Supplementary Material for: Effect of Vitamin D Receptor Activator Therapy on Vitamin D Receptor and Osteocalcin Expression in Circulating Endothelial Progenitor Cells of Hemodialysis Patients
2013-03-13T00:00:00Z (GMT) by
Background: The effects of vitamin D receptor (VDR) and osteocalcin (OC) expression as well as VDR agonist (VDRA) therapy on circulating endothelial progenitor cells (EPCs) has not been elucidated yet. Methods: We therefore analyzed EPCs in 30 healthy controls and 82 patients undergoing dialysis (no VDRA therapy: 28; oral calcitriol: 30, and intravenous paricalcitol, PCTA: 24). The percentage of EPCs (CD34+/CD133-/KDR+/CD45-) expressing VDR or OC, and VDR and OC expression defined by mean fluorescence intensity (MFI) were analyzed using flow cytometry. The in vitro effect of VDRAs was evaluated in EPCs isolated from each patient group. Results: The percentage of VDR+ EPCs correlated positively with VDRA therapy and 25(OH)D, and negatively with diabetes, C-reactive protein, hemoglobin and osteopontin. VDR-MFI correlated positively with VDRA therapy, parathyroid hormone (PTH) and 25(OH)D, and negatively with diabetes and osteopontin.
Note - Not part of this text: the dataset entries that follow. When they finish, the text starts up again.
$ cat src/rtl/ball_matcher.sv
// Greedy per-frame ball-to-candidate matcher wrapped around an external 7-way minimum stage.
// Each ball issues masked Manhattan distances, waits for the stage, then claims the returned candidate.
module ball_matcher #(
  parameter int X_WIDTH     = 11,
  parameter int Y_WIDTH     = 10,
  parameter int MIN_LATENCY = 2,
  parameter int DIST_SAT    = 510
) (
  input  logic                          clk_in,
  input  logic                          rst_n_in,
  input  logic                          start_in,
  input  logic [6:0][X_WIDTH-1:0]       ball_x_in,
  input  logic [6:0][Y_WIDTH-1:0]       ball_y_in,
  input  logic [2:0]                    ball_count_in,
  input  logic [6:0][X_WIDTH-1:0]       cand_x_in,
  input  logic [6:0][Y_WIDTH-1:0]       cand_y_in,
  input  logic [2:0]                    cand_count_in,
  output logic [6:0][8:0]               vals_out,
  output logic [2:0]                    max_out,
  input  logic [2:0]                    min_index_in,
  output logic [6:0][2:0]               assign_out,
  output logic [6:0]                    assign_valid_out,
  output logic                          busy_out,
  output logic                          done_out,
  output logic [2:0]                    state_out
);

  typedef enum logic [2:0] {
    S_IDLE    = 3'd0,
    S_ISSUE   = 3'd1,
    S_WAIT    = 3'd2,
    S_CAPTURE = 3'd3,
    S_DONE    = 3'd4
  } state_t;

  // WAIT is left on the cycle whose count equals WAIT_LAST, giving MIN_LATENCY-1 WAIT cycles.
  localparam int WAIT_LAST = (MIN_LATENCY > 1) ? MIN_LATENCY - 2 : 0;

  state_t state_q, state_d;

  logic [6:0][X_WIDTH-1:0] bx_q, cx_q;
  logic [6:0][Y_WIDTH-1:0] by_q, cy_q;
  logic [2:0]              ball_cnt_q, cand_cnt_q;
  logic [6:0]              used_q;
  logic [2:0]              b_q;
  logic [3:0]              wait_cnt_q;
  logic [6:0][2:0]         assign_q;
  logic [6:0]              valid_q;

  logic       used_full;
  logic       last_ball;
  logic       active;
  logic [11:0] dx, dy, sum, ax, ay, cxv, cyv;
  logic [8:0]  d;

  function automatic logic [3:0] popcount7(input logic [6:0] v);
    logic [3:0] c;
    c = 4'd0;
    for (int k = 0; k < 7; k++) c = c + {3'd0, v[k]};
    return c;
  endfunction

  assign used_full = popcount7(used_q) >= {1'b0, cand_cnt_q};
  assign last_ball = (b_q == ball_cnt_q - 3'd1);
  assign active    = (state_q == S_ISSUE) || (state_q == S_WAIT) || (state_q == S_CAPTURE);

  // State register
  always_ff @(posedge clk_in or negedge rst_n_in) begin
    if (!rst_n_in) state_q <= S_IDLE;
    else           state_q <= state_d;
  end

  // Next-state logic
  always_comb begin
    state_d = state_q;
    case (state_q)
      S_IDLE: begin
        if (start_in) state_d = (ball_count_in == 3'd0) ? S_DONE : S_ISSUE;
      end
      S_ISSUE: begin
        if (used_full)             state_d = last_ball ? S_DONE : S_ISSUE;
        else if (MIN_LATENCY > 1)  state_d = S_WAIT;
        else                       state_d = S_CAPTURE;
      end
      S_WAIT: begin
        if (wait_cnt_q == WAIT_LAST[3:0]) state_d = S_CAPTURE;
      end
      S_CAPTURE: state_d = last_ball ? S_DONE : S_ISSUE;
      S_DONE:    state_d = S_IDLE;
      default:   state_d = S_IDLE;
    endcase
  end

  // Frame datapath: latched inputs, used mask, ball pointer and results
  always_ff @(posedge clk_in or negedge rst_n_in) begin
    if (!rst_n_in) begin
      bx_q       <= '0;
      by_q       <= '0;
      cx_q       <= '0;
      cy_q       <= '0;
      ball_cnt_q <= '0;
      cand_cnt_q <= '0;
      used_q     <= '0;
      b_q        <= '0;
      wait_cnt_q <= '0;
      assign_q   <= '0;
      valid_q    <= '0;
    end else begin
      case (state_q)
        S_IDLE: begin
          if (start_in) begin
            bx_q       <= ball_x_in;
            by_q       <= ball_y_in;
            cx_q       <= cand_x_in;
            cy_q       <= cand_y_in;
            ball_cnt_q <= ball_count_in;
            cand_cnt_q <= cand_count_in;
            used_q     <= '0;
            b_q        <= '0;
            valid_q    <= '0;
          end
        end
        S_ISSUE: begin
          wait_cnt_q <= '0;
          if (used_full) begin
            valid_q[b_q] <= 1'b0;
            b_q          <= b_q + 3'd1;
          end
        end
        S_WAIT: wait_cnt_q <= wait_cnt_q + 4'd1;
        S_CAPTURE: begin
          assign_q[b_q] <= min_index_in;
          valid_q[b_q]  <= 1'b1;
          if (min_index_in != 3'd7) used_q[min_index_in] <= 1'b1;
          b_q <= b_q + 3'd1;
        end
        default: ;
      endcase
    end
  end

  // Masked, saturated Manhattan distances from the current ball to every candidate
  always_comb begin
    vals_out = '0;
    ax  = 12'(bx_q[b_q]);
    ay  = 12'(by_q[b_q]);
    cxv = '0;
    cyv = '0;
    dx  = '0;
    dy  = '0;
    sum = '0;
    d   = '0;
    for (int i = 0; i < 7; i++) begin
      cxv = 12'(cx_q[i]);
      cyv = 12'(cy_q[i]);
      dx  = (ax >= cxv) ? ax - cxv : cxv - ax;
      dy  = (ay >= cyv) ? ay - cyv : cyv - ay;
      sum = dx + dy;
      d   = (sum > 12'(DIST_SAT)) ? 9'(DIST_SAT) : sum[8:0];
      if ((3'(i) >= cand_cnt_q) || used_q[i]) d = 9'd511;
      if (active) vals_out[i] = d;
    end
  end

  assign max_out          = cand_cnt_q;
  assign assign_out       = assign_q;
  assign assign_valid_out = valid_q;
  assign busy_out         = active;
  assign done_out         = (state_q == S_DONE);
  assign state_out        = state_q;

endmodule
The percentage of OC+ EPCs correlated positively with the calcium score, PTH and phosphate, and negatively with 25(OH)D. OC-MFI correlated positively with calcium score, PTH, phosphate and hemoglobin, and negatively with albumin, 25(OH)D and osteopontin. Cell cultures from patients without VDRA therapy had the highest levels of calcium deposition and OC expression, which both significantly decreased following in vitro VDRA administration: in particular extracellular calcium deposition was only reduced by adding PCTA. Conclusions: Our data suggest that 25(OH)D serum levels and VDRA therapy influence VDR and OC expression on circulating EPCs. Since OC expression may contribute to vascular calcification, we hypothesize a putative protective role of VDRA therapy.